▸ Data for this exercise
• • •

What follows belongs to an exercise in optimizing a design on an open flow for small area, a short achievable clock period and few clock cycles per item; a production flow would make more cautious choices.
Power and IR drop assume default switching activity.

## lfp16_mcu
module lfp16_mcu (
    input  wire        clk,
    input  wire        rst,         
    input  wire        cmd_valid,
    output wire        cmd_ready,
    input  wire [63:0] cmd,
    output reg         rsp_valid,
    input  wire        rsp_ready,
    output wire [63:0] rsp
);
For scale: about 590 cells after synthesis, about 26 flip-flops, about 130 I/O pins.
Settings: LEC_CHECK=0, CAP_MARGIN=20, CORE_MARGIN=2, CORE_UTILIZATION=40, SETUP_SLACK_MARGIN=3.0, SLEW_MARGIN=20; clock period 6.0 ns.
run.sh (not shown) runs the stock make flow with config.mk's settings and CLKGATE_MAP_FILE= SYNTH_SCRIPT=/design/flow/synth_recipe.tcl, a recipe that flattens the netlist after the stock synthesis.
The first run produced a clean layout.
Then changed:
Settings changed: SETUP_SLACK_MARGIN 3.0 to not set.
The new run completed without violations.
Final area shrinks by 16%.
Die area stays the same.
Hold slack gets worse by 0.017 ns.
Sequential cell count stays the same.
Clock skew hardly moves.
Count of clock-buffer cells in the layout is unchanged.
Critical path depth is unchanged.
Via count shrinks by 6.7%.
Sequential power hardly moves.
Global-route usage shrinks by 2.1 points.
Then changed:
Settings changed: SETUP_SLACK_MARGIN set to 2.0.
What happened:
- worst setup slack improved by 0.65 ns
- global-route usage grows by 1.9 points
- design area went up by 19%
- first-iteration DRC count fell by 3.1%
- routed wire length climbs by 13%
- synthesized cell count does not change
- core utilization is higher by 9.8 points
- sequential cell count stays the same
- synthesized area is unchanged
- combinational power went up by 40%
Then changed:
Settings changed: GPL_TIMING_DRIVEN set to 0, SETUP_SLACK_MARGIN 2.0 to not set.
=> Critical path depth falls by 2; clock skew stays flat; non-clock buffer count falls by 2.
No functional check of the RTL was part of any run of this note.


lfp16_mcu, a different RTL version from the one above (not shown whole).
Size: about 0.0036 mm^2 of cells after synthesis.
==> flow/config.mk <==
export PLATFORM = sky130hd
export DESIGN_NAME = lfp16_mcu
export DESIGN_NICKNAME = lfp16_mcu
export VERILOG_FILES = /design/flow/design.v
export SDC_FILE = /design/flow/constraint.sdc
export NUM_CORES = 4
export LEC_CHECK = 0
export CAP_MARGIN = 20
export CORE_MARGIN = 2
export CORE_UTILIZATION = 40
export SETUP_SLACK_MARGIN = 2.0
export SLEW_MARGIN = 20
==> flow/constraint.sdc <==
create_clock -name core_clock -period 6.0 [get_ports {clk}]
set_input_delay 1.2000 -clock core_clock [delete_from_list [all_inputs] [get_ports {clk}]]
set_output_delay 1.2000 -clock core_clock [all_outputs]
set_load 0.01 [all_outputs]
standard.sh (not shown) runs the stock make flow with config.mk's settings and CLKGATE_MAP_FILE= SYNTH_SCRIPT=/design/flow/synth_recipe.tcl, a recipe that flattens the netlist after the stock synthesis.
==> flow/flow/run.sh <==
#!/bin/bash
# Own flow: the standard layout (standard.sh), except
#  - synthesis (flow/mysynth.tcl) maps with flow/abc.script; the registers
#    are those of the standard synthesis;
#  - every port still gets its buffer, but a plain sky130 buf_1 instead of
#    the delay cell buffer_ports picks by default;
#  - flow/opts.sh may set further options (see there).
# Each tool's output goes to a log file here (synth.log, layout.log).
set -euo pipefail
W=$(pwd)
export MY_ABC_SCRIPT="$W/flow/abc.script"
export MY_ABC_D=
export BUFFER_PORTS_ARGS="-buffer_cell sky130_fd_sc_hd__buf_1"
if [[ -f "$W/flow/opts.sh" ]]; then source "$W/flow/opts.sh"; fi
make -C "$FLOW_HOME" DESIGN_CONFIG="$W/config.mk" WORK_HOME="$W/orfs" CLKGATE_MAP_FILE= \
  SYNTH_SCRIPT="$W/flow/mysynth.tcl" synth > "$W/synth.log" 2>&1
bash standard.sh finish > "$W/layout.log" 2>&1
==> flow/flow/abc.script <==
strash
dc2
dch -f
map -D 1200
topo
stime -p
==> flow/flow/mysynth.tcl <==
# The standard synthesis (synth_recipe.tcl), with only the ABC mapping call
# replaced: flow/abc.script (MY_ABC_SCRIPT) instead of the ORFS speed script,
# and, when MY_NO_FA is set, no extraction of full/half adder cells.
proc synth {args} { yosys synth -nofsm -noshare {*}$args }
proc abc {args} {
  set out {}
  set skip 0
  foreach a $args {
    if {$skip} { set skip 0; continue }
    if {$a eq "-script" || $a eq "-D"} { set skip 1; continue }
    lappend out $a
  }
  if {[info exists ::env(MY_ABC_SCRIPT)] && $::env(MY_ABC_SCRIPT) ne ""} {
    lappend out -script $::env(MY_ABC_SCRIPT)
  }
  if {[info exists ::env(MY_ABC_D)] && $::env(MY_ABC_D) ne ""} {
    lappend out -D $::env(MY_ABC_D)
  }
  puts "abc call: $out"
  yosys abc {*}$out
}
if {[info exists ::env(MY_NO_FA)] && $::env(MY_NO_FA) ne ""} { set ::env(ADDER_MAP_FILE) "" }
source $::env(SCRIPTS_DIR)/synth.tcl
# left out here: clear keep_hierarchy, flatten, clean up, hide names made inside functions, write 1_2_yosys.v
==> flow/flow/opts.sh <==
# keep the single tie cell synthesis makes for the constant outputs
export SKIP_REPAIR_TIE_FANOUT=1
Then changed:
==> flow/flow/abc.script (replaced) <==
strash
dc2
dch -f
map -D 900
topo
buffer -p
upsize -D 900
dnsize -D 900
stime -p
What happened: The new run finished with timing, DRC and antenna clean. Synthesized cell count is higher by a few percent. Total power drops by a few percent. Utilization goes down by 1.4 points. Worst setup slack improved by 0.026 ns. Clock power is lower by about a fifth. Global-route usage went down by 1.2 points. Combinational power is about the same. Via count went up by a few percent. Count of clock-buffer cells in the layout stays the same.
Then changed:
==> flow/flow/abc.script (replaced) <==
strash
dc2
dch -f
map -D 1200
topo
buffer -p
upsize -D 1200
dnsize -D 1200
stime -p
Outcome: The new run ran to the end with no violations. Clock skew barely changes. Sequential cell count stays the same. Via count shrinks by 4.6%. Final area goes down by 1.6%. Non-clock buffer count is higher by 2. Count of clock-buffer cells in the layout goes up by 1. Maximum frequency grows by 1.3%. Wire length rose by 0.41%. Hold slack is worse by 0.0044 ns.
Function was not checked in any run of this note: the RTL went through the layout flow alone.

-- separate check: timing with driven ports --
No port has a modelled driver above. Below, the same layouts with a new extraction and two added sets of constraints. Step 1 (the two cells are an assumption about what drives the block):
set clk [get_ports {clk}]
set_driving_cell -lib_cell sky130_fd_sc_hd__clkbuf_16 $clk
set_driving_cell -lib_cell sky130_fd_sc_hd__buf_2 [delete_from_list [all_inputs] $clk]
Step 2, shift: input delay + t, output delay - t, t = (earliest + latest rising clock arrival at the registers) / 2. This alone moves slack from input paths to output paths. a / b / c = ideal ports / drivers / drivers and shift; a / b = the first two.
| run | shift t [ns] | setup slack, ns | cell pins on the clock port's net |
|---|---|---|---|
| the first run of note 1 | 0.287 | 0.906 / 0.889 / 0.602 | 1 |
| the second run of note 1 | 0.284 | 0.258 / 0.253 / -0.031 | 1 |
| the third run of note 1 | 0.296 | 0.908 / 0.903 / 0.607 | 1 |
| the fourth run of note 1 | 0.284 | 0.142 / 0.140 / -0.144 | 1 |
| the first run of note 2 | 0.308 | 2.182 / 2.186 / 1.879 | 1 |
| the second run of note 2 | 0.318 | 2.209 / 2.203 / 1.903 | 1 |
| the third run of note 2 | 0.314 | 2.259 / 2.259 / 1.954 | 1 |
Met with ideal ports but missed after step 2: setup timing in the second run of note 1 and the fourth run of note 1. For the second run of note 2, which loses most, drivers alone change the setup slack by -0.006 ns; drivers and shift together by -0.306 ns.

• • •

▸ Exercise directions
Within the material above, transcribe exactly the lines that run from the line holding "Step 2, shift: input" through the line holding "1.954 | 1 |".

▸ Written reply
Step 2, shift: input delay + t, output delay - t, t = (earliest + latest rising clock arrival at the registers) / 2. This alone moves slack from input paths to output paths. a / b / c = ideal ports / drivers / drivers and shift; a / b = the first two.
| run | shift t [ns] | setup slack, ns | cell pins on the clock port's net |
|---|---|---|---|
| the first run of note 1 | 0.287 | 0.906 / 0.889 / 0.602 | 1 |
| the second run of note 1 | 0.284 | 0.258 / 0.253 / -0.031 | 1 |
| the third run of note 1 | 0.296 | 0.908 / 0.903 / 0.607 | 1 |
| the fourth run of note 1 | 0.284 | 0.142 / 0.140 / -0.144 | 1 |
| the first run of note 2 | 0.308 | 2.182 / 2.186 / 1.879 | 1 |
| the second run of note 2 | 0.318 | 2.209 / 2.203 / 1.903 | 1 |
| the third run of note 2 | 0.314 | 2.259 / 2.259 / 1.954 | 1 |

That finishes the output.